For purely random, you start with an empty grid and a "candidate" list (also empty).
Place the first tile in the centre of the grid, then add each adjacent tile to the one you just placed into the "candidate" list. Then, each turn, choose a random entry in the "candidate" list and place a tile there. Look at each adjancent grid location next to where you just placed the tile, and for each one that is also empty, put it on the "candidate" list for the next time around (if not already there).

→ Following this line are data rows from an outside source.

[config.mk]
export PLATFORM = sky130hd
export DESIGN_NAME = disc_decider
export DESIGN_NICKNAME = d
export VERILOG_FILES = /design/src/rtl/disc_pkg.sv /design/src/rtl/persist_timer.sv /design/src/rtl/disc_lane.sv /design/src/rtl/disc_decider.sv
export SDC_FILE = /design/constraint.sdc
export NUM_CORES = 1
export LEC_CHECK = 0
export BUFFER_PORTS_ARGS = -buffer_cell sky130_fd_sc_hd__buf_2
export CAP_MARGIN = 20
export CORE_MARGIN = 10
export CORE_UTILIZATION = 49
export DETAILED_ROUTE_END_ITERATION = 7
export HOLD_SLACK_MARGIN = 0.05
export PLACE_DENSITY = 0.75
export SLEW_MARGIN = 20
export SYNTH_ARGS = -nofsm -noshare
export SYNTH_HDL_FRONTEND = slang
export SYNTH_SLANG_ARGS = --single-unit
[constraint.sdc]
create_clock -name clk -period 1.3 [get_ports clk]
set_clock_uncertainty 0.1 [all_clocks]
set_input_delay 0.065 -clock clk [delete_from_list [all_inputs] [get_ports clk]]
set_output_delay 0.065 -clock clk [all_outputs]
set_load 0.005 [all_outputs]
[src/rtl/disc_pkg.sv]
package disc_pkg;

    typedef struct packed {
        logic dc;
        logic ac;
    } meth_bits_t;

    function automatic logic keeps_alive(input logic en, input logic expired);
        return en && !expired;
    endfunction

endpackage

[src/rtl/persist_timer.sv]
module persist_timer #(
    parameter int TIMEOUT = 6
) (
    input  logic clk,
    input  logic rst_n,
    input  logic run,
    output logic expired
);
    localparam int LIMIT = TIMEOUT + 1;
    localparam int W     = $clog2(LIMIT + 1);

    typedef struct packed {
        logic [W-1:0] cnt;
    } st_t;

    st_t st_d, st_q;

    always_comb begin
        st_d = st_q;
        if (!run) begin
            st_d.cnt = '0;
        end else if (st_q.cnt != W'(LIMIT)) begin
            st_d.cnt = st_q.cnt + 1'b1;
        end
    end

    always_ff @(posedge clk) begin
        if (!rst_n) st_q <= '0;
        else        st_q <= st_d;
    end

    assign expired = (st_q.cnt == W'(LIMIT));

    p_restart_clears_r7: assert property (@(posedge clk) disable iff (!rst_n)
        !run |=> (st_q.cnt == '0));

    p_counts_up_r2: assert property (@(posedge clk) disable iff (!rst_n)
        (run && !expired) |=> (st_q.cnt == $past(st_q.cnt) + 1'b1));

    p_holds_expired_r6: assert property (@(posedge clk) disable iff (!rst_n)
        (run && expired) |=> expired);

endmodule

[src/rtl/disc_lane.sv]
module disc_lane
    import disc_pkg::*;
#(
    parameter int DC_TIMEOUT = 6,
    parameter int AC_TIMEOUT = 10
) (
    input  logic clk,
    input  logic rst_n,
    input  logic port_on,
    input  logic dc_low,
    input  logic ac_low,
    input  logic dc_en,
    input  logic ac_en,
    output logic off_req
);
    typedef struct packed {
        logic trip_seen;
        logic pulse;
    } st_t;

    st_t        st_d, st_q;
    meth_bits_t run;
    meth_bits_t exp_now;
    logic       trip;

    assign run.dc = port_on && dc_en && dc_low;
    assign run.ac = port_on && ac_en && ac_low;

    persist_timer #(.TIMEOUT(DC_TIMEOUT)) u_dc_timer (
        .clk     (clk),
        .rst_n   (rst_n),
        .run     (run.dc),
        .expired (exp_now.dc)
    );

    persist_timer #(.TIMEOUT(AC_TIMEOUT)) u_ac_timer (
        .clk     (clk),
        .rst_n   (rst_n),
        .run     (run.ac),
        .expired (exp_now.ac)
    );

    always_comb begin
        st_d = st_q;
        trip = port_on && (dc_en || ac_en)
            && !keeps_alive(dc_en, exp_now.dc)
            && !keeps_alive(ac_en, exp_now.ac);
        st_d.trip_seen = trip;
        st_d.pulse     = trip && !st_q.trip_seen;
    end

    always_ff @(posedge clk) begin
        if (!rst_n) st_q <= '0;
        else        st_q <= st_d;
    end

    assign off_req = st_q.pulse;

    p_single_pulse_r6: assert property (@(posedge clk) disable iff (!rst_n)
        off_req |=> !off_req);

    p_needs_enable_r5: assert property (@(posedge clk) disable iff (!rst_n)
        off_req |-> $past(dc_en || ac_en));

    p_needs_power_r10: assert property (@(posedge clk) disable iff (!rst_n)
        off_req |-> $past(port_on));

    p_all_enabled_expired_r4: assert property (@(posedge clk) disable iff (!rst_n)
        off_req |-> $past((!dc_en || exp_now.dc) && (!ac_en || exp_now.ac)));

endmodule

[src/rtl/disc_decider.sv]
module disc_decider #(
    parameter int NPORTS     = 4,
    parameter int DC_TIMEOUT = 6,
    parameter int AC_TIMEOUT = 10
) (
    input  logic                  clk,
    input  logic                  rst_n,
    input  logic [NPORTS-1:0]     port_on,
    input  logic [NPORTS-1:0]     dc_low,
    input  logic [NPORTS-1:0]     ac_low,
    input  logic [2*NPORTS-1:0]   dis_en,
    output logic [NPORTS-1:0]     off_req
);
    localparam int AC_BASE = NPORTS;

    for (genvar p = 0; p < NPORTS; p++) begin : g_lane
        disc_lane #(
            .DC_TIMEOUT (DC_TIMEOUT),
            .AC_TIMEOUT (AC_TIMEOUT)
        ) u_lane (
            .clk     (clk),
            .rst_n   (rst_n),
            .port_on (port_on[p]),
            .dc_low  (dc_low[p]),
            .ac_low  (ac_low[p]),
            .dc_en   (dis_en[p]),
            .ac_en   (dis_en[AC_BASE+p]),
            .off_req (off_req[p])
        );
    end

    p_reset_quiet_r8: assert property (@(posedge clk)
        !rst_n |=> (off_req == '0));

    p_only_powered_r9: assert property (@(posedge clk) disable iff (!rst_n)
        ((off_req & ~$past(port_on)) == '0));

endmodule

==> impl_metrics.env <==
export IMPL_syn_inst=146
export IMPL_yosys_area_share_simple_pct=20.27
export IMPL_hold_viol_final=0
export IMPL_dr_pass1_iters=4
export IMPL_worst_slew_pin_slew_ns=0.2327
export IMPL_rows=20
export IMPL_syn_area_um2=1580
export IMPL_required_ns=1.45
export IMPL_core_area_um2=3078
export IMPL_final_area_um2=2220
export IMPL_yosysSeqAreaShare_pct=45.61
export IMPL_setup_violations=0
export IMPL_ys_ff_latch=36
export IMPL_endpoint="g_lane[0].u_lane.u_dc_timer.st_q[2]"
export IMPL_cts_buffers=5
export IMPL_dpl_hpwl_um=2351
export IMPL_r2r_start="g_lane[0].u_lane.u_dc_timer.st_q[1]"
export IMPL_reg2regPathDepth=5
export IMPL_rsz0062_at_grt="yes"
export IMPL_clk_pin_slew_ns=0.11
export IMPL_hold_class="reg -> reg"
export IMPL_synth_cell_type_count=18
export IMPL_placed_area_um2=1795
export IMPL_end_kind="flip-flop"
export IMPL_antenna_cells=0
export IMPL_async_reset_ff_share_pct=0
export IMPL_dieHeight_um=76.79
export IMPL_cts_buffer_depth=2
export IMPL_relSlewSlack_pct=84.49
export IMPL_totalWireLength_um=3743
export IMPL_cts_max_level=2
export IMPL_fin_crit_sh_pct=98.18
export IMPL_die_w_um=76.79
export IMPL_maxSlewViolCount=0
export IMPL_synth_top_family_by_area="simple AND/OR/NAND/NOR gates"
export IMPL_grt_max_degree=13
export IMPL_start_util_pct=51.34
export IMPL_yosysMostFrequentCell="dfxtp_1"
export IMPL_synth_top_area_share_pct=45.61
export IMPL_p_per_area_nw_per_um2=883.5
export IMPL_grt_overflow=0
export IMPL_holdWs_ns=0.3953
export IMPL_maxCapViolations=0
export IMPL_synth_edf_count=0
export IMPL_drive_above_1_share_pct=37.86
export IMPL_syn_nets=180
export IMPL_gp_congestion=0.6845
export IMPL_setup_ws_ns=0.02364
export IMPL_crit_path_start="g_lane[0].u_lane.u_dc_timer.st_q[1]"
export IMPL_p_leak_uw=0.001059
export IMPL_syn2layout_area_growth_pct=40.46
export IMPL_utilization_pct=72.11
export IMPL_synthMuxAreaShare_pct=12.03
export IMPL_yosys_warnings=0
export IMPL_cts_sinks=36
export IMPL_synthAdderAreaFrac_pct=9.501
export IMPL_synth_common_cells="36 x dfxtp_1, 31 x nor2_1, 19 x mux2i_1"
export IMPL_postRouteAntennaNets=0
export IMPL_worst_setup_path_type="reg -> reg"
export IMPL_vias_per_cell=5.060
export IMPL_wire_per_inst_um=14.97
export IMPL_synth_largest_area_cell="dfxtp_1"
export IMPL_worst_path_max_fanout=3
export IMPL_synth_xor_area_share_pct=6.651
export IMPL_arrival_ns=1.42
export IMPL_ff2ff_setup_slack_ns=0.02
export IMPL_avgSynthCellArea_um2=10.82
export IMPL_vdd_drop_max_mv=0.7283
export IMPL_vias=1265
export IMPL_drtIter0Drc=65
export IMPL_io_buffer_count=25
export IMPL_grt_pass1_vias=1303
export IMPL_pre_cts_ws_ns=-0.02138
export IMPL_critPathLaunchType="flip-flop"
export IMPL_period_needed_ns=1.276
export IMPL_grt_usage_pct=11.95
export IMPL_root_buffer="clkbuf_4"
export IMPL_cts_tree="done"
export IMPL_status="finished clean"
export IMPL_drc=0
export IMPL_insertion_delay_ns=0.34
export IMPL_synth_compound_area_share_pct=3.484
export IMPL_r2r_end="g_lane[0].u_lane.u_dc_timer.st_q[2]"
export IMPL_synth_area_leaders="dfxtp_1 46%, mux2i_1 12%, ha_1 9.5%"
export IMPL_finalNetCount=240
export IMPL_synthFlopType="dfxtp_1"
export IMPL_grt_pass1_wl_um=5789
export IMPL_timing_setup_tns_ns=0
export IMPL_ios=26
export IMPL_fmax_ghz=0.7835
export IMPL_die_area_um2=5897
export IMPL_grt_antenna_before_repair=0
placed cells by master (no fill, tap or decap), types with 5 or more instances in the layout:
cell type	instances
clkbuf_4	5
buf_4	10
nor2_1	31
nand4_1	8
dfxtp_1	25
mux2i_1	17
ha_4	7
xor2_1	8
buf_2	25
dfxtp_2	11
dlygate4sd3_1	21
ha_2	5
how the worst min path moves through the flow:
stage                                   from                        to  slack [ns]  cells after the start
floorplan                          dis_en[4]  g_lane[0].u_lane.st_q[1]        0.06                      1
global placement                   dis_en[6]  g_lane[2].u_lane.st_q[1]        0.18                      2
detailed placement                 dis_en[4]  g_lane[0].u_lane.st_q[1]        0.19                      2
CTS                                dis_en[4]  g_lane[0].u_lane.st_q[1]        0.36                      3
global route                       dis_en[7]  g_lane[3].u_lane.st_q[1]        0.38                      3
finish              g_lane[1].u_lane.st_q[1]  g_lane[1].u_lane.off_req        0.40                      1
flip-flops by register name, summed over array words and instances (netlist names):
name                           count
g_lane.u_lane.u_ac_timer.st_q     16
g_lane.u_lane.off_req              4
g_lane.u_lane.u_dc_timer.st_q     12
g_lane.u_lane.st_q                 4
per-layer routing:
layer	global-route usage, %	vias to the layer above	part of all wire [%]
met5	0	-	0
met2	21.75	32	53
met1	11.25	604	39
met4	6.134	0	2.8
met3	4.779	11	4.8
li1	-	618	-
cells by family after synthesis:
| family | count (synthesis) |
|---|---|
| and+or+nand+nor | 56 |
| DFF | 36 |
| xor gates and xnor gates | 12 |
| muxes | 19 |
| adders and majority gates | 12 |
| buffers and inverters | 6 |
| AOI/OAI and AO/OA | 5 |
where the power goes:
part	switching (uW)	leakage (uW)	total [uW]	internal, uW
clock network	370	0.0000374	677	307
registers	7.57	0.000296	1120	1110
logic	64.5	0.000725	162	97.7
per-stage QoR:
step,instances,total power [uW]
6_report,250,1961
5_1_grt,250,2052
2_1_floorplan,146,1188
3_5_place_dp,218,1243
4_1_cts,248,1951
3_3_place_gp,218,1236
critical path: stages, from the launching register on:
cell and delay (ns):
dfxtp_2 0.36, ha_4 0.16, ha_4 0.16, buf_4 0.15
mux2i_1 0.19, nor2_1 0.07
cell type report:
| class | instances | area, um2 |
|---|---|---|
| Fill cell | 236 | 858.3 |
| Sequential cell | 36 | 734.5 |
| Tap cell | 44 | 55.05 |
| Multi-Input combinational cell | 104 | 928.4 |
| Timing Repair Buffer | 58 | 432.9 |
| Clock buffer | 7 | 65.06 |
| Inverter | 1 | 3.754 |
repair_timing:
| item | CTS | global route |
|---|---|---|
| setup endpoints to repair | 4 | 14 |
| hold buffers | 21 | 0 |
| pin swaps | 2 | 2 |
| cloned | 0 | 0 |
| gates resized for setup | 5 | 25 |
| setup buffers | 2 | 2 |
| endpoints found under the hold margin | 36 | 0 |
No activity file was read; power rests on OpenSTA's default activity.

To avoid creating holes in your tile grid, increase the probability of selecting a grid location based on the number of adjacent tiles that are already filled (so if only one adjacent tile is already filled, it has low probably. If they're all filled, it'll have a very high probability).
In pseudo code:
grid = new array[width,height];
candidates = new list();
function place_tile(x,y) {
// place the tile at the given location
grid[x,y] = 1;
// loop through all the adjacent grid locations around the one
// we just placed
for(y1 = y - 1; y1 < y + 1; y1++) {
for(x1 = x - 1; x1 < x + 1; x1++) {
// if this location doesn't have a tile and isn't already in
// the candidate list, add it
if (grid[x,y] != 1 && !candidates.contains(x1,y1)) {
candidates.add(x1,y1);
}
}
}
}
// place the first tile in the centre
place_tile(width/2, height/2);
while (!finished) {
// choose a random tile from the candidate list
int index = rand(0, candidates.length - 1);
// place a tile at that location (remove the entry from
// the candidate list)
x, y = candidates[index];
candidates.remove(index);
place_tile(x, y);
}
The problem with your question is that 'organic and random' can be many different things.
Let me show two links
generating random fractal terrain (look at section 'Cloudy Skies' and imagine that you turn it to b/w, or in your case yellow/background).
simulating erosion (look at the image under 'erode')
The two above samples are 'organic and random' to me, but you might not be satisfied with those. So, I think you will have to better define what is 'organic and random'.
For now, I'll take your definition of the guiding rule for adding new tiles (but don't think it is necessarily the same problem), which I read as:
Given two shapes (assuming bitmaps)
find the relative position of the
shapes such that the number of
touching sides is maximum
I will also assume
overlap is not allowed
you can leave holes inside the resulting, merged shape
you can not rotate shapes
Under such conditions you need to test less then xy solutions and in each you need to
- discard it if there is an overlap
- discard it if they do not touch
- if they touch then count the number of edges that are common
All three of the above tests can be done in constant time by scanning all the yellow tiles (number of which is konstx*y)
So, the above can be easily done in O(n^4), is that good enough for you?
Compute a random spanning tree for the dual graph, that is, the grid whose vertices are the centers of your cells. For that, start at the center of the grid and do a random depth-first search. Then plot cells fro increasing tree distance from the center.